_Items from a data source_
===== config.mk =====
export PLATFORM = sky130hd
export DESIGN_NAME = shift_register_universal_param
export DESIGN_NICKNAME = d
export VERILOG_FILES = /design/src/rtl/shift_register_universal_param.sv
export SDC_FILE = /design/constraint.sdc
export NUM_CORES = 1
export LEC_CHECK = 0
export ABC_AREA = 1
export BUFFER_PORTS_ARGS = -buffer_cell sky130_fd_sc_hd__buf_4
export CAP_MARGIN = 15
export CORE_MARGIN = 1.5
export CORE_UTILIZATION = 50
export DETAILED_ROUTE_END_ITERATION = 6
export PLACE_DENSITY = 0.75
export SYNTH_ARGS = -nofsm -noshare
export SYNTH_HDL_FRONTEND = slang
export SYNTH_SLANG_ARGS = --single-unit

===== constraint.sdc =====
create_clock -name clk -period 2.7 [get_ports clk]
set_input_delay 0.135 -clock clk [delete_from_list [all_inputs] [get_ports clk]]
set_output_delay 0.135 -clock clk [all_outputs]
set_load 0.01 [all_outputs]

===== src/rtl/shift_register_universal_param.sv =====
// Parametrised universal shift register with a multi-step shift sequencer.
// A start in IDLE latches mode/amount; shift and rotate modes then step autonomously until done.
module shift_register_universal_param #(
    parameter int WIDTH = 8,
    parameter int AMT_W = 4
) (
    input  logic             clk,
    input  logic             rst_n,
    input  logic [WIDTH-1:0] load_val,
    input  logic             sin,
    input  logic [2:0]       mode,
    input  logic             start,
    input  logic [AMT_W-1:0] shift_amt,
    output logic [WIDTH-1:0] q,
    output logic             sout,
    output logic             busy,
    output logic             done
);

    localparam logic [2:0] MODE_HOLD   = 3'b000;
    localparam logic [2:0] MODE_LOAD   = 3'b001;
    localparam logic [2:0] MODE_SHR    = 3'b010;
    localparam logic [2:0] MODE_SHL    = 3'b011;
    localparam logic [2:0] MODE_ROR    = 3'b100;
    localparam logic [2:0] MODE_ROL    = 3'b101;
    localparam logic [2:0] MODE_STICKY = 3'b110;
    localparam logic [2:0] MODE_CLEAR  = 3'b111;

    localparam logic [AMT_W-1:0] CNT_ONE = {{(AMT_W-1){1'b0}}, 1'b1};

    typedef enum logic [1:0] {
        ST_IDLE = 2'b00,
        ST_RUN  = 2'b01,
        ST_DONE = 2'b10
    } state_t;

    state_t           state_r;
    state_t           state_nxt_s;
    logic [WIDTH-1:0] q_r;
    logic [WIDTH-1:0] q_nxt_s;
    logic [2:0]       mode_r;
    logic [2:0]       mode_nxt_s;
    logic [AMT_W-1:0] cnt_r;
    logic [AMT_W-1:0] cnt_nxt_s;
    logic             busy_r;
    logic             done_r;
    logic             sout_s;

    // One step of the selected operation applied to the current contents.
    function automatic logic [WIDTH-1:0] step_value(
        input logic [WIDTH-1:0] cur,
        input logic [2:0]       op,
        input logic             ser,
        input logic [WIDTH-1:0] par
    );
        logic [WIDTH-1:0] res;
        res = cur;
        case (op)
            MODE_HOLD:   res = cur;
            MODE_LOAD:   res = par;
            MODE_SHR:    res = {ser, cur[WIDTH-1:1]};
            MODE_SHL:    res = {cur[WIDTH-2:0], ser};
            MODE_ROR:    res = {cur[0], cur[WIDTH-1:1]};
            MODE_ROL:    res = {cur[WIDTH-2:0], cur[WIDTH-1]};
            MODE_STICKY: res = {ser | cur[WIDTH-1], cur[WIDTH-1:1]};
            MODE_CLEAR:  res = {WIDTH{1'b0}};
            default:     res = cur;
        endcase
        return res;
    endfunction

    // Hold, load and clear complete on the accepting edge; everything else is sequenced.
    function automatic logic is_single_cycle(input logic [2:0] op);
        logic res;
        case (op)
            MODE_HOLD, MODE_LOAD, MODE_CLEAR: res = 1'b1;
            default:                          res = 1'b0;
        endcase
        return res;
    endfunction

    // Next-state, next-contents and latched-control logic of the sequencer.
    always_comb begin
        state_nxt_s = state_r;
        q_nxt_s     = q_r;
        mode_nxt_s  = mode_r;
        cnt_nxt_s   = cnt_r;
        case (state_r)
            ST_IDLE: begin
                if (start) begin
                    mode_nxt_s = mode;
                    if (is_single_cycle(mode)) begin
                        q_nxt_s     = step_value(q_r, mode, sin, load_val);
                        state_nxt_s = ST_DONE;
                    end else if (shift_amt == {AMT_W{1'b0}}) begin
                        state_nxt_s = ST_DONE;
                    end else begin
                        cnt_nxt_s   = shift_amt;
                        state_nxt_s = ST_RUN;
                    end
                end else begin
                    state_nxt_s = ST_IDLE;
                end
            end
            ST_RUN: begin
                q_nxt_s   = step_value(q_r, mode_r, sin, load_val);
                cnt_nxt_s = cnt_r - CNT_ONE;
                if (cnt_r == CNT_ONE) begin
                    state_nxt_s = ST_DONE;
                end else begin
                    state_nxt_s = ST_RUN;
                end
            end
            ST_DONE: begin
                state_nxt_s = ST_IDLE;
            end
            default: begin
                state_nxt_s = ST_IDLE;
            end
        endcase
    end

    // State, contents and status flags; status is decoded from the next state so it is registered.
    always_ff @(posedge clk or negedge rst_n) begin
        if (!rst_n) begin
            state_r <= ST_IDLE;
            q_r     <= {WIDTH{1'b0}};
            mode_r  <= MODE_HOLD;
            cnt_r   <= {AMT_W{1'b0}};
            busy_r  <= 1'b0;
            done_r  <= 1'b0;
        end else begin
            state_r <= state_nxt_s;
            q_r     <= q_nxt_s;
            mode_r  <= mode_nxt_s;
            cnt_r   <= cnt_nxt_s;
            busy_r  <= (state_nxt_s == ST_RUN);
            done_r  <= (state_nxt_s == ST_DONE);
        end
    end

    // Serial output: the bit that the latched mode would push out next.
    always_comb begin
        sout_s = q_r[0];
        case (mode_r)
            MODE_SHL, MODE_ROL: sout_s = q_r[WIDTH-1];
            default:            sout_s = q_r[0];
        endcase
    end

    assign q    = q_r;
    assign sout = sout_s;
    assign busy = busy_r;
    assign done = done_r;

endmodule


; Word-level counts from Yosys, hierarchy flattened
; Cells that the tools add are included.
[totals]
regBits = 19
mem_count = 0
wordCells = 60
in_bits = 19
ramBits = 0
mem_bits_ro = 0
latch_bits = 0
[classes]
n_eq_ne = 24
addsub = 1
bitwise = 1
n_div = 0
n_reduce_logical = 10
muxes = 18
magnitude_cmp = 0
multipliers = 0
n_shift = 0
[ops]
columns = operator, n
row1 = 8-bit case mux with 7 select lines, 2
row2 = 3-bit == test (second input constant), 8
row3 = 8-bit two-way mux, 2
row4 = 8-bit case mux with 2 select lines, 1
row5 = 3-bit by 2-bit == test with 1-bit output (second input constant), 4
row6 = 4-bit two-way mux, 3
row7 = 2-bit != test (second input constant), 6
row8 = 2-bit two-way mux, 4
row9 = 4-bit case mux with 2 select lines, 1
row10 = 3-bit by 1-bit == test with 1-bit output (second input constant), 2
row11 = 3-bit zero test, 2
row12 = 5-bit AND reduction, 1
row13 = 2-bit by 1-bit == test with 1-bit output (second input constant), 2
row14 = 4-bit by 1-bit == test with 1-bit output (second input constant), 1
row15 = 4-bit zero test, 1
row16 = 1-bit two-way mux, 4
row17 = 2-bit case mux with 2 select lines, 1
row18 = 4-bit AND reduction, 1
row19 = 4-bit by 1-bit subtractor with 4-bit output (second input constant), 1
row20 = 3-bit OR reduction, 1
row21 = 2-bit == test (second input constant), 1
row22 = 2-bit zero test, 1
row23 = 2-bit AND reduction, 1
row24 = 2-bit nonzero test, 1
row25 = other kinds (2), 2

; Logic depth before layout (Yosys ltp)
[logic_depth]
word_depth = 9
ltp_mapped = 11
mapped_depth_nobuf = 10

; Least setup slack after synthesis
; Ideal clock, no wire load.
[synth_path]
path_kind = register to register
startpoint = register cnt_r[0]
endpoint = register cnt_r[2]
setup_slack_ns = 1.462
required_time_ns = 2.584
arrival_ns = 1.121
path_buffers = 0
stages_incl_launch_ff = 8
period_less_slack_ns = 1.238
cell_sequence = dfrtp_1 inv_1 ha_1 or2_2 nand3_1 o21ai_0 nand2_1 nand2_1
[synth_via]
elab_chain_len = 2
[synth_lines]
columns = item, line
row1 = start: declaration, 43  ; logic [AMT_W-1:0] cnt_r;
row2 = start signal: assignment, 129  ; cnt_r <= {AMT_W{1'b0}};
row3 = start signal: assignment, 136  ; cnt_r <= cnt_nxt_s;
row4 = 4-bit by 1-bit subtractor with 4-bit output, 107  ; cnt_nxt_s = cnt_r - CNT_ONE;
row5 = 4-bit case mux with 2 select lines, 88  ; case (state_r)
; Every way passes these cells.
; A chain may end at the register's enable or synchronous reset.

; Worst setup path after layout
[layout_path]
startpoint = register state_r[1]
endpoint = register q_r[0], in the netlist q[0]
[layout_via]
elab_chain_len = 3
[layout_lines]
columns = item, line
row1 = start: declaration, 37  ; state_t state_r;
row2 = start signal: assignment, 133  ; state_r <= state_nxt_s;
row3 = 2-bit by 1-bit == test with 1-bit output / 2-bit zero test (equally long branches), 88
row4 = 2-bit != test (no source line) / 2-bit nonzero test (equally long branches), --
row5 = 5-bit AND reduction (no source line), --
row6 = end signal: assignment, 127  ; q_r <= {WIDTH{1'b0}};
row7 = end signal: assignment, 134  ; q_r <= q_nxt_s;
row8 = end: declaration, 39  ; logic [WIDTH-1:0] q_r;
; Several ways; a longest one is shown, not always the timed one.

==> load_flow_metrics.sql <==
INSERT INTO impl_metrics (metric_group, metric, value, unit) VALUES
('run_status', 'run_status', 'finished clean', ''),
('global_routing', 'antenna_found_initial', '0', ''),
('global_routing', 'gr_overflow_total', '0', ''),
('die', 'rows', '20', ''),
('setup_path', 'endpoint_kind', 'flop', ''),
('clock_network', 'cts.path.max_buffers', '2', ''),
('clock_network', 'tritoncts', 'built', ''),
('place', 'place_inst', '322', ''),
('setup_path', 'timing.critical_path.arrival', '2.03', 'ns'),
('place', 'placement.setup.worst_slack', '0.916', 'ns'),
('logic_synthesis', 'yosys.area.top_type', 'sky130_fd_sc_hd__dfrtp_1', ''),
('power', 'power', '0.00209', 'W'),
('sta', 'timing.final.crit_share', '66.5', '%'),
('setup_path', 'cp_data_required_time', '2.94', 'ns'),
('logic_synthesis', 'netlist_instances', '257', ''),
('logic_synthesis', 'synth_simple_gate_area_share', '41.5', '%'),
('logic_synthesis', 'most_frequent_cell_after_synthesis', 'sky130_fd_sc_hd__nand2_1', ''),
('logic_synthesis', 'synth.yosys.seq_area_share', '29.9', '%'),
('drt', 'drt-total-wl', '3970', 'um'),
('sta', 'timing.final.hold_violations', '0', ''),
('die', 'floorplan.die.height', '59.4', 'um'),
('logic_synthesis', 'synth_compound_area_share', '15.9', '%'),
('global_routing', 'track_usage', '25.0', '%'),
('layout', 'design.final.nets', '305', ''),
('setup_path', 'r2r-end', 'q[0]', ''),
('logic_synthesis', 'synth_area_leaders', 'sky130_fd_sc_hd__dfrtp_1 (30%), sky130_fd_sc_hd__nand2_1 (21%), sky130_fd_sc_hd__o21ai_0 (6.9%), sky130_fd_sc_hd__nand3_1 (6.3%), sky130_fd_sc_hd__nor2_1 (5.9%)', ''),
('clock_network', 'cts-htree-levels', '1', ''),
('flow_run', 'number_of_violations_of_the_max_capacitance_limit', '0', ''),
('place', 'detailed_place_hpwl', '2980', 'um'),
('drt', 'detail_routed_net_length_per_standard_cell', '12.1', 'um'),
('logic_synthesis', 'post_synth_edffs', '0', ''),
('setup_path', 'regToRegSetupSlack', '0.91', 'ns'),
('logic_synthesis', 'synthTopCellsByCount', 'sky130_fd_sc_hd__nand2_1 (87), sky130_fd_sc_hd__nor2_1 (25), sky130_fd_sc_hd__inv_1 (22), sky130_fd_sc_hd__o21ai_0 (22), sky130_fd_sc_hd__nand3_1 (20)', ''),
('drt', 'dr.pass1.iters', '4', ''),
('logic_synthesis', 'mappedNetlistArea', '1590', 'um^2'),
('setup_path', 'regToRegStartpoint', 'state_r[1]', ''),
('power', 'worst_ir_drop_vdd', '484', 'uV'),
('setup_path', 'critPathLaunchType', 'flop', ''),
('logic_synthesis', 'ys_types', '25', ''),
('sta', 'max-slew-margin-rel', '59.9', '%'),
('sta', 'finalSetupViolCount', '0', ''),
('die', 'ios', '30', ''),
('place', 'io_buffers', '29', ''),
('layout', 'drive_above_1_share', '18.4', '%'),
('logic_synthesis', 'postSynthRegisterBits', '19', ''),
('logic_synthesis', 'synthXorXnorAreaFrac', '0', '%'),
('power', 'p_leak', '0.997', 'nW'),
('sta', 'timing.fmax', '0.557', 'GHz'),
('place', 'globalplace.congestion', '0.851', ''),
('logic_synthesis', 'ys_async_sr_fraction', '100', '%'),
('drt', 'remaining_drc_errors', '0', ''),
('sta', 'report.final.slew_viol_count', '0', ''),
('logic_synthesis', 'synth_nets', '278', ''),
('logic_synthesis', 'dominantRegCellSynth', 'sky130_fd_sc_hd__dfrtp_1', ''),
('sta', 'rsz_0062_raised_after_global_routing', 'false', ''),
('logic_synthesis', 'synth_mux_area_share', '0', '%'),
('layout', 'antenna_cells_inserted', '0', ''),
('setup_path', 'setup.worst_path.start', 'state_r[1]', ''),
('clock_network', 'clock_tree.root_cell', 'sky130_fd_sc_hd__clkbuf_4', ''),
('global_routing', 'vias_in_the_first_global_route', '1491', ''),
('sta', 'finClkSkew', '0.00894', 'ns'),
('drt', 'antenna_left', '0', ''),
('place', 'postPlaceCellArea', '1810', 'um^2'),
('die', 'design.die.area', '3530', 'um^2'),
('logic_synthesis', 'mean_instance_size_in_the_synthesized_netlist', '6.19', 'um^2'),
('setup_path', 'timing.critical_path.to', 'q[0]', ''),
('die', 'core-area', '3030', 'um^2'),
('logic_synthesis', 'yosys_warnings', '0', ''),
('setup_path', 'r2r.worst_path.cells', '7', ''),
('logic_synthesis', 'adder_cell_area_share_of_the_yosys_netlist', '1.57', '%'),
('sta', 'worst_slew_pin_slew', '0.600', 'ns');
-- cells in the final DEF, fill, tap and decap left out, drive strengths merged --
cell type,n
nand2,96
o21ai,32
buf,29
inv,29
nor2,27
nand3,21
dfrtp,19
a21oi,8
a21o,5
nand4,4
clkbuf,4
nor3,2
a22oi,2
ha,2
clkinv,1
or2,1
dlygate4sd3,1
-- power breakdown --
part	switching [W]	leakage [nW]	internal, W
Combinational	0.000832	0.746	0.000500
Clock	0.0000957	0.0150	0.0000574
Sequential	0.000188	0.236	0.000420
-- stage by stage --
| stage | util, % | hold slack [ns] |
|---|---|---|
| finish | 60.8 | 0.114 |
| global route | 60.8 | 0.143 |
| CTS | 60.8 | 0.108 |
| detailed placement | 59.6 | 0.0310 |
| global placement | 59.6 | 0.0298 |
| floorplan | - | -0.161 |
-- repair_timing --
action,CTS,global route
setup endpoints to repair,0,0
hold buffers,1,0
hold endpoints to repair,19,0
-- area by class of cell --
type,instances,area (um^2),share of cell area [%]
Timing Repair Buffer,30,228,12.4
Clock buffer,4,26.3,1.43
Tap cell,44,55.1,2.99
Sequential cell,19,475,25.8
Inverter,30,120,6.52
Multi-Input combinational cell,200,937,50.9
-- how the worst min path moves through the flow --
stage | from | end | slack, ns | depth (start not counted)
2_1_floorplan | rst_n | busy | -0.16 | 0
3_3_place_gp | rst_n | cnt_r[3] | 0.03 | 1
3_5_place_dp | rst_n | cnt_r[0] | 0.03 | 1
4_1_cts | mode[0] | mode_r[0] | 0.11 | 3
5_1_grt | mode[0] | mode_r[0] | 0.14 | 3
6_report | mode[0] | mode_r[0] | 0.11 | 3
-- cell families (layout without fill, tap and decap cells) --
family / count (synthesis) / after routing
buffers and inverters: 38 / 64
flip-flops: 19 / 19
AO/OA/AOI/OAI: 47 / 47
adder cells (fa/ha/maj): 2 / 2
AND/OR/NAND/NOR: 151 / 151
-- worst max-delay path, stage by stage, from the launching register on --
cell                      delay (ns)
sky130_fd_sc_hd__dfrtp_1        0.42
sky130_fd_sc_hd__inv_1          0.06
sky130_fd_sc_hd__nand2_1        0.35
sky130_fd_sc_hd__inv_1          0.47
sky130_fd_sc_hd__o21ai_0        0.17
sky130_fd_sc_hd__inv_1          0.07
sky130_fd_sc_hd__o21ai_0        0.08
sky130_fd_sc_hd__a21oi_1        0.12
-- state kept, by name (all words and copies together) (netlist names) --
name	count
done	1
busy	1
state_r	2
cnt_r	4
q	8
mode_r	3
-- layer usage --
layer	global-route usage (%)	up-vias	wire, um
li1	-	872	-
met1	36.4	768	1910
met2	39.6	44	1860
met3	2.18	2	178
met4	6.82	0	21
met5	0	-	0
No activity file was read; power rests on OpenSTA's default activity.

_REQUIRED WORK_
Would you set down, word for word, the lines from the opening of the entries above through the line with "export ABC_AREA = 1", both included, and no others?

_RESPONSE_
===== config.mk =====
export PLATFORM = sky130hd
export DESIGN_NAME = shift_register_universal_param
export DESIGN_NICKNAME = d
export VERILOG_FILES = /design/src/rtl/shift_register_universal_param.sv
export SDC_FILE = /design/constraint.sdc
export NUM_CORES = 1
export LEC_CHECK = 0
export ABC_AREA = 1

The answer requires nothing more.